Below are some questions and answers about NACARA 203 relief.
If I have never been in deportation or removal proceedings before an immigration judge and I am eligible to apply for NACARA 203 relief, will I be allowed to file my NACARA 203 application with the USCIS?
Only certain individuals are eligible to file their applications for NACARA 203 relief with the USCIS. Some individuals who are not presently in deportation or removal proceedings are not eligible to file their NACARA applications with the USCIS.
Examples of persons who are not eligible to file their NACARA applications with the USCIS on their own:
1. A Guatemalan or Salvadoran ABC class member who registered for benefits under the settlement agreement, but did not file an asylum application by the required ABC deadline (Guatemalans – by January 3, 1995; Salvadorans – by February 16, 1996, or 90 days after Notice 5 is issued).
2. A Guatemalan or Salvadoran ABC class member who registered for benefits under the settlement agreement and filed his/her asylum application by the required deadline, but has already been interviewed and received a final decision on that application under the terms of the settlement agreement.
3. A Guatemalan or Salvadoran national who applied for asylum with the USCIS on or before April 1, 1990, but has already been issued a final decision on that asylum application by the USCIS.
4. A national of one of the former Soviet Bloc countries who entered the United States and filed for asylum with the USCIS by the required dates under NACARA, but has already been issued a final decision on that asylum application by the USCIS.
5. An individual who is eligible to apply on the basis of being a qualified family member and whose spouse or parent has been granted NACARA 203 relief by an immigration judge or the Board of Immigration Appeals not by the USCIS.
If you fall into one of the above categories, you will only be eligible to file your NACARA application with the USCIS if your parent or spouse is also NACARA-eligible, has filed a NACARA application with the USCIS, and that application is still pending or has been approved by the USCIS.
If you are not eligible to file your application for NACARA 203 relief with the USCIS, you can only file your NACARA application with the Immigration Court if you are placed into deportation or removal proceedings.
If I am eligible to apply for NACARA 203 relief, but cannot apply with the USCIS, how do I apply?
If you are not eligible to file for NACARA 203 relief with the USCIS, you can only apply if you are placed in deportation or removal proceedings before an immigration judge.

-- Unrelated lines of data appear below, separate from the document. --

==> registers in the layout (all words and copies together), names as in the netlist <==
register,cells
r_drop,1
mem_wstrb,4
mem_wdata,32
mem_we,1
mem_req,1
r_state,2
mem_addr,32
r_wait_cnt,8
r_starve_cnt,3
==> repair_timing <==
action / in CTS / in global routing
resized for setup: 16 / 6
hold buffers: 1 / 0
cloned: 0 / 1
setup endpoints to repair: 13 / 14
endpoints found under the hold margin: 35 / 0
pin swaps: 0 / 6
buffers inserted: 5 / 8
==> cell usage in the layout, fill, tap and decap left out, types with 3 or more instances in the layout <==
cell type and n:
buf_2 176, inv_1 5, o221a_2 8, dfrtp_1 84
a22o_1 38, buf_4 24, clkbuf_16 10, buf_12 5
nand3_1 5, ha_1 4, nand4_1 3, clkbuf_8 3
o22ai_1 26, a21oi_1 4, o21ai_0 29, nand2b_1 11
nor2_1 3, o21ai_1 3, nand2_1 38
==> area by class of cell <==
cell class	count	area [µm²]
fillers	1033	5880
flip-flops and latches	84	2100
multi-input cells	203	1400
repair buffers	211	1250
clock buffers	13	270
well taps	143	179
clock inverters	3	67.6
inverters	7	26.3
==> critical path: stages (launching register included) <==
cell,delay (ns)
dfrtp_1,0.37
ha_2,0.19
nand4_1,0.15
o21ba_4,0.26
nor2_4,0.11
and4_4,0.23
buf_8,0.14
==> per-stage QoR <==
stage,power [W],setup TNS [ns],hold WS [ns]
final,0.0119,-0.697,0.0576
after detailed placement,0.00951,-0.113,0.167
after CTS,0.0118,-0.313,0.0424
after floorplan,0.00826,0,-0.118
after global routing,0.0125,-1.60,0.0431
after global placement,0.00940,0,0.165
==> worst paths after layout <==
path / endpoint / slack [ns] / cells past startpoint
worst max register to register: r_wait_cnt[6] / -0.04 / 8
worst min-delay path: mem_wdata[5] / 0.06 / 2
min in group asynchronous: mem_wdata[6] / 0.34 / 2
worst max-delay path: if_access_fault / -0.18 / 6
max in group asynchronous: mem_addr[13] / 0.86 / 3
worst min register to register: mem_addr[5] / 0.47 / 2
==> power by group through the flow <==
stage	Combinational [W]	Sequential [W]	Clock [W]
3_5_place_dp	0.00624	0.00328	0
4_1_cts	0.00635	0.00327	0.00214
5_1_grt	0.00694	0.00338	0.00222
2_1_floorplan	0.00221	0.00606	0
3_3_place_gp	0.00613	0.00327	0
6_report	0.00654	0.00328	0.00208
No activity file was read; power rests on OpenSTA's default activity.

If you are not presently in such proceedings, the USCIS must first determine that you are residing in the United States illegally and issue charging documents before you can be placed in removal proceedings before an immigration judge. To be issued a charging document, you may go to your local USCIS district office and request charging documents to place you in removal proceedings. The USCIS district office may exercise prosecutorial discretion and choose not to issue the charging documents you are requesting, depending on the resources of that office. The charging document will tell you when you should appear in front of the immigration judge and the judge will explain the forms of relief available to you. If suspension of deportation or cancellation of removal under section 203 of NACARA is an available form of relief, the judge will explain the application process to you.

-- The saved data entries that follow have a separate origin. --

$ cat src/rtl/perf_snapshot_ctrl.sv
// Frame-synchronous snapshot of the cycle and seconds counters. The seconds value is
// converted to BCD by a one-step-per-cycle double-dabble engine before both values publish together.
module perf_snapshot_ctrl #(
  parameter int CYCLES_WIDTH  = 32,
  parameter int SECONDS_WIDTH = 14,
  parameter int BCD_DIGITS    = 5
) (
  input  logic                      CLK_50,
  input  logic                      resetN,
  input  logic                      frame_start,
  input  logic                      freeze,
  input  logic [CYCLES_WIDTH-1:0]   cycles_in,
  input  logic [SECONDS_WIDTH-1:0]  seconds_in,
  output logic [CYCLES_WIDTH-1:0]   snap_cycles,
  output logic [4*BCD_DIGITS-1:0]   seconds_bcd,
  output logic                      update_pulse,
  output logic                      busy,
  output logic [7:0]                drop_count
);

  localparam int BCD_W  = 4 * BCD_DIGITS;
  localparam int ITER_W = $clog2(SECONDS_WIDTH + 1);

  typedef enum logic [1:0] {
    IDLE    = 2'd0,
    CONVERT = 2'd1,
    PUBLISH = 2'd2
  } state_e;

  state_e                     state_q, state_d;
  logic [CYCLES_WIDTH-1:0]    cyc_shadow_q, cyc_shadow_d;
  logic [SECONDS_WIDTH-1:0]   bin_q, bin_d;
  logic [BCD_W-1:0]           bcd_q, bcd_d;
  logic [ITER_W-1:0]          iter_q, iter_d;
  logic [CYCLES_WIDTH-1:0]    snap_cycles_q, snap_cycles_d;
  logic [BCD_W-1:0]           seconds_bcd_q, seconds_bcd_d;
  logic                       update_pulse_q, update_pulse_d;
  logic [7:0]                 drop_count_q, drop_count_d;
  logic [BCD_W+SECONDS_WIDTH-1:0] dabble_s;

  // Double-dabble correction: every nibble of 5 or more gets 3 added, all in parallel.
  function automatic logic [BCD_W-1:0] add3_nibbles(input logic [BCD_W-1:0] v);
    logic [BCD_W-1:0] r;
    r = '0;
    for (int i = 0; i < BCD_DIGITS; i++) begin
      if (v[4*i +: 4] >= 4'd5) begin
        r[4*i +: 4] = v[4*i +: 4] + 4'd3;
      end else begin
        r[4*i +: 4] = v[4*i +: 4];
      end
    end
    return r;
  endfunction

  // Next-state, datapath and drop-counter logic.
  always_comb begin
    state_d        = state_q;
    cyc_shadow_d   = cyc_shadow_q;
    bin_d          = bin_q;
    bcd_d          = bcd_q;
    iter_d         = iter_q;
    snap_cycles_d  = snap_cycles_q;
    seconds_bcd_d  = seconds_bcd_q;
    update_pulse_d = 1'b0;
    drop_count_d   = drop_count_q;
    dabble_s       = {add3_nibbles(bcd_q), bin_q} << 1;

    case (state_q)
      IDLE: begin
        if (frame_start && !freeze) begin
          cyc_shadow_d = cycles_in;
          bin_d        = seconds_in;
          bcd_d        = '0;
          iter_d       = '0;
          state_d      = CONVERT;
        end else begin
          state_d = IDLE;
        end
      end
      CONVERT: begin
        {bcd_d, bin_d} = dabble_s;
        if (iter_q == ITER_W'(SECONDS_WIDTH - 1)) begin
          state_d = PUBLISH;
        end else begin
          iter_d = iter_q + ITER_W'(1);
        end
      end
      PUBLISH: begin
        snap_cycles_d  = cyc_shadow_q;
        seconds_bcd_d  = bcd_q;
        update_pulse_d = 1'b1;
        state_d        = IDLE;
      end
      default: begin
        state_d = IDLE;
      end
    endcase

    // Frames arriving mid-snapshot are counted regardless of freeze.
    if (frame_start && (state_q != IDLE) && (drop_count_q != 8'hFF)) begin
      drop_count_d = drop_count_q + 8'd1;
    end else begin
      drop_count_d = drop_count_q;
    end
  end

  // State and datapath registers.
  always_ff @(posedge CLK_50 or negedge resetN) begin
    if (!resetN) begin
      state_q        <= IDLE;
      cyc_shadow_q   <= '0;
      bin_q          <= '0;
      bcd_q          <= '0;
      iter_q         <= '0;
      snap_cycles_q  <= '0;
      seconds_bcd_q  <= '0;
      update_pulse_q <= 1'b0;
      drop_count_q   <= 8'd0;
    end else begin
      state_q        <= state_d;
      cyc_shadow_q   <= cyc_shadow_d;
      bin_q          <= bin_d;
      bcd_q          <= bcd_d;
      iter_q         <= iter_d;
      snap_cycles_q  <= snap_cycles_d;
      seconds_bcd_q  <= seconds_bcd_d;
      update_pulse_q <= update_pulse_d;
      drop_count_q   <= drop_count_d;
    end
  end

  assign snap_cycles  = snap_cycles_q;
  assign seconds_bcd  = seconds_bcd_q;
  assign update_pulse = update_pulse_q;
  assign busy         = (state_q != IDLE);
  assign drop_count   = drop_count_q;

endmodule

$ cat config.mk
export PLATFORM = sky130hd
export DESIGN_NAME = perf_snapshot_ctrl
export DESIGN_NICKNAME = d
export VERILOG_FILES = /design/src/rtl/perf_snapshot_ctrl.sv
export SDC_FILE = /design/constraint.sdc
export NUM_CORES = 1
export LEC_CHECK = 0
export ABC_AREA = 1
export CORE_ASPECT_RATIO = 2
export CORE_MARGIN = 3
export CORE_UTILIZATION = 47
export DETAILED_ROUTE_END_ITERATION = 12
export GPL_TIMING_DRIVEN = 0
export PLACE_DENSITY = 0.77
export SYNTH_ARGS = -nofsm -noshare
export SYNTH_HDL_FRONTEND = slang
export SYNTH_SLANG_ARGS = --single-unit
$ cat constraint.sdc
create_clock -name CLK_50 -period 4.2 [get_ports CLK_50]
set_clock_uncertainty 0.2 [all_clocks]
set_input_delay 0.42 -clock CLK_50 [delete_from_list [all_inputs] [get_ports CLK_50]]
set_output_delay 0.42 -clock CLK_50 [all_outputs]
set_load 0.03 [all_outputs]
==> Yosys cells after proc, flatten, opt, wreduce, memory -nomap -nowiden <==
Index checks and enable logic that the tools add are counted.
{ "totals": {"elab_cells": 54, "out_inout_bits": 62, "reg_bits": 133, "ram_bits": 0, "latch_bits": 0, "in_bits": 50, "rom_bits": 0, "mem_count": 0} }
{ "classes": {"eq_ne": 7, "shift": 0, "muxes": 16, "n_reduce_logical": 10, "n_addsub": 7, "n_lt_le_gt_ge": 5, "n_mul": 0, "div": 0, "n_bitwise": 0} }
{ "op_table": {"columns": ["op", "count"], "rows": [
  ["case mux 20 bit (2 select lines)", 1],
  ["case mux 14 bit (2 select lines)", 1],
  ["two-way mux 4 bit", 6],
  [">= comparator 4 x 3 -> 1 bit, second input constant", 5],
  ["two-way mux 20 bit", 1],
  ["adder 4 x 2 -> 4 bit, second input constant", 4],
  ["two-way mux 14 bit", 1],
  ["adder 8 x 1 -> 8 bit, second input constant", 1],
  ["!= test 8 bit, second input constant", 1],
  ["case mux 4 bit (2 select lines)", 1],
  ["!= test 2 bit, second input constant", 3],
  ["adder 4 x 1 -> 4 bit, second input constant", 1],
  ["== test 4 bit, second input constant", 1],
  ["case mux 2 bit (2 select lines)", 1],
  ["AND reduction 2 bit", 2],
  ["nonzero test 2 bit", 2],
  ["adder 3 x 2 -> 3 bit, second input constant", 1],
  ["logical AND 1 bit", 3],
  ["two-way mux 3 bit", 1],
  ["AND reduction 3 bit", 1],
  ["== test 2 x 1 -> 1 bit, second input constant", 1],
  ["== test 2 bit, second input constant", 1],
  ["zero test 2 bit", 1],
  ["two-way mux 1 bit", 2],
  ["2 further kinds", 2]
]} }

==> Depth between registers and ports, before layout <==
Gate-level depths: netlist of run 1.
{ "logic_depth": {"word_depth": 4, "depth_mapped": 8, "depth_no_buf": 8} }

==> Worst setup path after synthesis of run 1 <==
OpenSTA, ideal clock, no wires.
{ "synth_path": {"kind": "register -> output", "startpoint": "register state_q[1]", "endpoint": "output busy", "path_slack_ns": 2.449, "t_required_ns": 3.580, "t_arrival_ns": 1.131, "stages_incl_launch_ff": 5, "n_path_buf": 2, "path_cell_list": "dfrtp_1 -> nor2_1 -> buf_2 -> buf_2 -> inv_1"} }
{ "synth_via": {"elab_chain_cells": 1} }
{ "synth_rtl": {"columns": ["item", "line_no", "text"], "rows": [
  ["start: declaration", "30", "state_e state_q, state_d;"],
  ["start signal: assignment", "120", "state_q <= state_d;"],
  ["nonzero test 2 bit", "135", "assign busy = (state_q != IDLE);"],
  ["end: declaration", "17", "output logic busy,"]
]} }
Every way passes these cells.

==> Worst setup path in the final report of run 1 <==
Same ends and word-level chain as after synthesis.

==> impl_results.md, run 1 <==
- Port bufs: around 110
- GRT Residual Overflow: 0
- H-Tree Depth: 4
- Skew-Pair Late Insertion Delay: around 0.41 ns
- Final slew viol count: 0
- Post-Syn Instances: 676
- Num CTS Buffers: 17
- EDFF count, synth: 0
- Design Power: approximately 5800 uW
- Core ar.: 11,900 sq um
- Leakage power: ~0.0039 uW
- Seq/Total Area, Yosys: a little under three fifths
- Mapped Nets: around 740
- Critical path type: reg2out
- CTS Buffer Depth: 2
- TNS Setup: 0 ns
- CTS tree: built
- Area leader, netlist: dfrtp_1
- RSZ-0062 raised after global routing: false
- Tmin final: between 2 and 3 ns
- Final Core Density: 64.7%
- Layout cells sized above 1: 7.92%
- Top cells by count, synth: nand2_1 (266), dfrtp_1 (133), nand3_1 (80)
- IO Pins: 112
- Syn-to-layout area delta: 33.2%
- YS warnings: 0
- First-pass GRT wire length: roughly 24 mm
- Post-synth top area share: a little under three fifths
- Max-cap violations: 0
- Largest net degree at the start of global routing: 100
- Fmax: 0.356 GHz
- Tcrit/Tclk final: about two thirds
- Post-route ant nets: 0
- CP Capture Type: output port
- Final count of hold timing violations: 0
- Initial antenna violation count: 0
- Least-Margin Pin Slew: approximately 0.52 ns
- Synth Flop Type: dfrtp_1
- CTS sink cnt: about 130
- Yosys cell types: 21
- Outcome: complete, no violations
- Die Span Y: around 160 microns
- CP arrival: 2.19 ns
- GPL Wtd Cong: 0.862
- VDD IR max: approximately 0.00048 V
- Die width: ~84 microns
- DR vias: 4,928
- Vias/cell: slightly above 5
- Full die area: roughly 14,000 sq um
- Post-Place Worst Slack: around 1.8 ns
- Async S/R FF share, synth: 100%
- Root buf cell: clkbuf_16
- Slew HR: between 60% and 70%
- Synthesized area: ~5800 sq um
- Most frequent cell after synthesis: nand2_1
- Syn avg cell area: 8.56 sq um
- Ant diodes: 0
- Synth top area cells: dfrtp_1 (58%), nand2_1 (17%), nand3_1 (6.9%), o21ai_0 (3.4%), inv_1 (2.9%)
- Mean routed wirelength per cell: 14.9 microns
- Number of remaining DRC errors: 0
- FF+latch count, synth: 133
- Final net count: between 800 and 900
- Number of global-route vias before repair: just over 5k
- Worst hold path class: in2async
- Initial DRC count: ~250
- PwrDens: around 750 nW/um^2
- Clk pin slew, worst setup/hold paths: approximately 0.060 ns
- Initial Util: 48.6%
- Detailed Route WL: 14.4 mm
- Max Fanout on Critical Path: 10
- FP Rows: 56
- HPWL Detailed: roughly 10 mm
- Final Setup Violations: 0
- First-pass DRT Iterations: 5
- Critical Path RT: between 3 and 4 ns
- Setup WS post-layout: roughly 1.4 ns
- Global Route Usage Sum: between 20% and 30%
- CP startpoint kind: register
## layer usage
metal	track usage, %	vias to the layer above	part of all wire (%)
li1	-	2420	-
met1	23.2	2334	36
met2	42.3	147	58
met3	5.06	27	4.1
met4	8.57	0	2.1
met5	0	-	0
## critical path: stages (launching register included)
cell,delay [ns]
dfrtp_1,0.42
nor2_1,0.17
buf_2,0.27
buf_2,0.26
inv_1,0.06
clkdlybuf4s50_1,0.59
## area by class of cell
class	count	area, sq um
clock buffer	19	433
timing repair buffer	113	1150
tap	145	181
fill	1030	4200
buffer	28	143
inverter	50	188
clock inverter	13	159
multi-input combinational	465	2130
sequential	133	3330
## worst paths after layout
check / start / cells past startpoint / slack [ns] / to
setup / recovery: state_q[1] / 5 / 1.39 / busy
hold / removal: resetN / 2 / 0.26 / snap_cycles[12]
min in group CLK_50: cyc_shadow_q[14] / 2 / 0.27 / cyc_shadow_q[14]
hold reg to reg: cyc_shadow_q[14] / 2 / 0.27 / cyc_shadow_q[14]
max in group asynchronous: resetN / 3 / 2.74 / bcd_q[14]
setup reg to reg: state_q[0] / 8 / 2.52 / bcd_q[18]
## metrics by stage
stage | hold slack [ns] | std cells | cell area [sq um]
5_1_grt | 0.282 | 966 | 7710
2_1_floorplan | -0.0756 | 676 | 5790
3_3_place_gp | 0.253 | 932 | 7080
3_5_place_dp | 0.135 | 933 | 7110
6_report | 0.260 | 966 | 7710
4_1_cts | 0.259 | 966 | 7710
## layout by cell type (no fill, tap or decap)
cell             synthesis  final
a21oi_1                 11     11
buf_1                    2      2
buf_16                   0      1
buf_2                   18     18
buf_6                    2      3
bufinv_16                0      3
clkbuf_1                 6      8
clkbuf_16                0     17
clkdlybuf4s50_1          0    110
clkinv_2                 0      4
clkinv_4                 0      3
clkinvlp_4               0      3
dfrtp_1                133    133
dlygate4sd3_1            0      1
ha_1                    13     13
inv_1                   45     45
inv_2                    5      5
nand2_1                266    266
nand2_2                  2      2
nand2_4                  1      1
nand3_1                 80     80
nand4_1                 16     16
nor2_1                  23     23
nor2_4                   4      4
o21ai_0                 39     39
o21ai_1                  6      6
or2_2                    1      1
xnor2_1                  2      2
xor2_1                   1      1
## state kept, by name, indices dropped and copies added (netlist names)
name          cells
state_q           2
seconds_bcd      20
bin_q            14
iter_q            4
drop_count        8
bcd_q            20
cyc_shadow_q     32
update_pulse      1
snap_cycles      32
## power breakdown
| part | switching [uW] | internal [uW] | total, uW |
|---|---|---|---|
| Combinational | 1350 | 819 | 2170 |
| Sequential | 323 | 1790 | 2110 |
| Clock | 547 | 930 | 1480 |
| Total | 2220 | 3540 | 5750 |
## cells by family after synthesis
logic type	after synthesis	synth area share, %
buffers and inverters	78	5.71
AO/OA/AOI/OAI	56	4.84
flip-flops	133	57.5
XOR/XNOR	3	0.454
adder cells (fa/ha/maj)	13	2.81
AND/OR/NAND/NOR	393	28.7
## what timing repair did
action / in CTS / in global routing
buffers inserted: 0 / 0
endpoints found under the hold margin: 34 / 0
gates resized for setup: 0 / 0
hold buffers: 1 / 0
No activity file was read; power rests on OpenSTA's default activity.
==> inputs of run 2 (changes only) <==
==> constraint.sdc (replaced) <==
create_clock -name CLK_50 -period 2.6 [get_ports CLK_50]
set_clock_uncertainty 0.2 [all_clocks]
set_input_delay 0.26 -clock CLK_50 [delete_from_list [all_inputs] [get_ports CLK_50]]
set_output_delay 0.26 -clock CLK_50 [all_outputs]
set_load 0.03 [all_outputs]
==> impl_results.md, run 2 (synthesized netlist as in run 1, its figures left out) <==
- Port bufs: 111 (unchanged)
- First-pass GRT wire length: 24.4 mm (unchanged)
- Final slew viol count: 0 (unchanged)
- PwrDens: 1210 nW/um^2 (+61%)
- Design Power: 9290 uW (+61%)
- Max-cap violations: 0 (unchanged)
- DR vias: 4,941 (+0.26%)
- FP Rows: 56 (unchanged)
- Slew HR: 65.3% (about the same)
- IO Pins: 112 (unchanged)
- Critical Path RT: 2.14 ns (-1.44 ns)
- GPL Wtd Cong: 0.862 (unchanged)
- CTS tree: built
- Die Span Y: 163 microns (unchanged)
- Tcrit/Tclk final: between 90% and 100%
- Initial DRC count: 248 (unchanged)
- CP startpoint kind: register
- Num CTS Buffers: 17 (unchanged)
- Mean routed wirelength per cell: 14.9 microns (about the same)
- Detailed Route WL: 14.4 mm (about the same)
- Cell mode on critical path: buf_2
- CP Depth: 5 (unchanged)
- Max Fanout on Critical Path: 10 (unchanged)
- Fmax: 0.416 GHz
- HPWL Detailed: 10.4 mm (unchanged)
- Die width: 84.5 microns (unchanged)
- Initial Util: 48.6% (unchanged)
- Crit path largest cell delay: 0.42 ns (-0.17 ns)
- VDD IR max: 0.000781 V (+62%)
- Syn-to-layout area delta: 33.2% (about the same)
- Met1 GRT Util: 23.2% (unchanged)
- Ant diodes: 0 (unchanged)
- Outcome: complete, no violations
- Grt met3 use: 5.06% (unchanged)
- CP Capture Type: output port
- Critical path type: reg2out
- Root buf cell: clkbuf_16
- Fill count: 1,031 (+0.097%)
- First-pass DRT Iterations: 4 (-1)
- H-Tree Depth: 4 (unchanged)
- Vias/cell: 5.11 (+0.26%)
- Gr busiest metal: met2
- Largest delay contributor family on the critical path: buffers and inverters
- Layout Cells excl Fill: 966 (unchanged)
- Critical path's slowest cell: dfrtp_1
- GR Util met2: 42.3% (unchanged)
- Number of remaining DRC errors: 0 (unchanged)
- CTS Buffer Depth: 2 (unchanged)
- Final net count: 871 (unchanged)
- CP arrival: 1.94 ns (-0.25 ns)
- Layout cells sized above 1: 7.92% (unchanged)
- Clk pin slew, worst setup/hold paths: 0.06 ns (about the same)
- RSZ-0062 raised after global routing: false
- Least-Margin Pin Slew: 0.521 ns (+0.000650 ns)
- Leakage power: 0.00385 uW (about the same)
- CTS sink cnt: 133 (unchanged)
- Buf+Inv Stages, Crit Path: 4 (unchanged)
- Worst hold path class: in2async
- Skew-Pair Late Insertion Delay: 0.41 ns (about the same)
- GRT Residual Overflow: 0 (unchanged)
- Largest net degree at the start of global routing: 100 (unchanged)
- Final count of hold timing violations: 0 (unchanged)
- Tmin final: about 2.4 ns
- Number of global-route vias before repair: 5,178 (unchanged)
- Global Route Usage Sum: 22.2% (unchanged)
- Full die area: 13,800 sq um (unchanged)
- Final Setup Violations: 0 (unchanged)
- Commonest non-fill, non-tap cell in the layout: nand2_1
- Post-route ant nets: 0 (unchanged)
- Postcts setup bufs: 0 (unchanged)
- Placed cell count: 933 (unchanged)
- Commonest non-fill, non-tap cells in the layout: nand2_1 (266), dfrtp_1 (133), clkdlybuf4s50_1 (109)
- Core ar.: 11,900 sq um (unchanged)
- Reg2Reg Depth: 8 (unchanged)
- Cell chain of the critical path: nor2_1 -> buf_2 -> buf_2 -> inv_1 -> dlygate4sd2_1
- TNS Setup: 0 ns (unchanged)
- Initial antenna violation count: 0 (unchanged)
==> run 2: cell types whose count changed in the layout (fill, tap and decap cells not counted) <==
cell and change:
clkdlybuf4s50_1 -1, dlygate4sd2_1 +1
==> run 2: area by class of cell <==
cell class                 count  area [sq um]  area share, %
multi-input combinational    465          2130           27.6
timing repair buffer         113          1150           14.9
inverter                      50           188           2.43
buffer                        28           143           1.85
clock inverter                13           159           2.06
tap                          145           181           2.35
sequential                   133          3330           43.2
clock buffer                  19           433           5.62
==> run 2: path summary, 6_finish.rpt <==
check,start,end,slack [ns]
min reg2reg,cyc_shadow_q[14],cyc_shadow_q[14],0.27
max reg2reg,state_q[0],bcd_q[18],0.92
min in group CLK_50,cycles_in[7],cyc_shadow_q[7],0.21
max,state_q[1],busy,0.20
min,resetN,snap_cycles[12],0.1
max in group asynchronous,resetN,bcd_q[14],1.30
==> run 2: per-stage QoR <==
step	hold WS (ns)	worst slack, ns	area [sq um]	util (%)
6_report	0.0995	0.195	7710	64.7
5_1_grt	0.125	0.0438	7710	64.7
4_1_cts	0.0990	0.169	7710	64.7
3_5_place_dp	-0.0248	0.383	7110	59.7
3_3_place_gp	0.253	-3.93	7080	59.4
2_1_floorplan	-0.236	0.982	5790	-
==> run 2: repair_timing <==
action / 4_1_cts / 5_1_grt
hold buffers: 1 / 0
endpoints found under the setup margin: 1 / 0
hold endpoints to repair: 133 / 0
resized for setup: 1 / 0
==> run 2: power by group <==
group	total [uW]	leakage [uW]	switching, uW	internal, uW
Sequential	3410	0.00165	522	2890
Clock	2390	0.000283	883	1500
Combinational	3500	0.00192	2180	1320
==> run 2: routing by layer <==
layer,vias up,share of wire (%)
met5,-,0
met4,0,2.1
met3,24,4.1
met2,151,58
met1,2346,36
li1,2420,-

If you would like further information on applying for NACARA relief through the courts, you should speak with someone experienced with immigration matters.
What is the difference between applying with the USCIS and with an immigration judge?

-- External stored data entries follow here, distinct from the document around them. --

[config.mk]
export PLATFORM = sky130hd
export DESIGN_NAME = rc6_key_expander
export DESIGN_NICKNAME = d
export VERILOG_FILES = /design/src/rtl/rc6_pkg.sv /design/src/rtl/rc6_key_mix.sv /design/src/rtl/rc6_key_expander.sv
export SDC_FILE = /design/constraint.sdc
export NUM_CORES = 1
export LEC_CHECK = 0
export ABC_AREA = 1
export CAP_MARGIN = 5
export CELL_PAD_IN_SITES_DETAIL_PLACEMENT = 1
export CELL_PAD_IN_SITES_GLOBAL_PLACEMENT = 1
export CORE_AREA = 2 2 275 277
export DETAILED_ROUTE_END_ITERATION = 8
export DIE_AREA = 0 0 277 279
export DONT_BUFFER_PORTS = 1
export GPL_TIMING_DRIVEN = 0
export PLACE_DENSITY = 0.47
export SETUP_SLACK_MARGIN = 0.3
export SYNTH_ARGS = -nofsm -noshare
export SYNTH_HDL_FRONTEND = slang
export SYNTH_SLANG_ARGS = --single-unit
[constraint.sdc]
create_clock -name inClk -period 20.8 [get_ports inClk]
set_input_delay 6.24 -clock inClk [delete_from_list [all_inputs] [get_ports inClk]]
set_output_delay 6.24 -clock inClk [all_outputs]
set_load 0.005 [all_outputs]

There is no difference in the eligibility standards applied by the USCIS and an immigration judge. Prior to publication of the regulations implementing section 203 of NACARA (effective June 21, 1999), only an immigration judge or the Board of Immigration Appeals could adjudicate a request for suspension of deportation or special rule cancellation of removal. The Attorney General decided to give USCIS asylum officers authority to adjudicate certain applications for NACARA 203 relief because most of the eligible individuals have asylum applications pending with the USCIS, including most of the approximately 240,000 registered ABC class members. Allowing these individuals and their qualified family members to apply for relief under section 203 while their asylum applications are pending with the USCIS Asylum Program provides an efficient method for resolving most of the claims at an earlier stage in the administrative process.
The relief offered by the Immigration Court and the Asylum Program is the same. However, the process for applying in Immigration Court is different from the process for applying with the USCIS, and the required fee is different. Individuals who apply in Immigration Court must complete the NACARA 203 application – Form I-881 , Application for Suspension of Deportation or Special Rule Cancellation of Removal and give the required documents to both the Immigration Court and the USCIS District Counsel. The clerk of the Immigration Court can provide information outlining all the documents that must be completed, and which ones need to be given to the Immigration Court and the USCIS District Counsel. The fee for applying in Immigration Court is $100. No more than $100 will be charged whenever applications are filed by two or more individuals in the same proceedings in Immigration Court.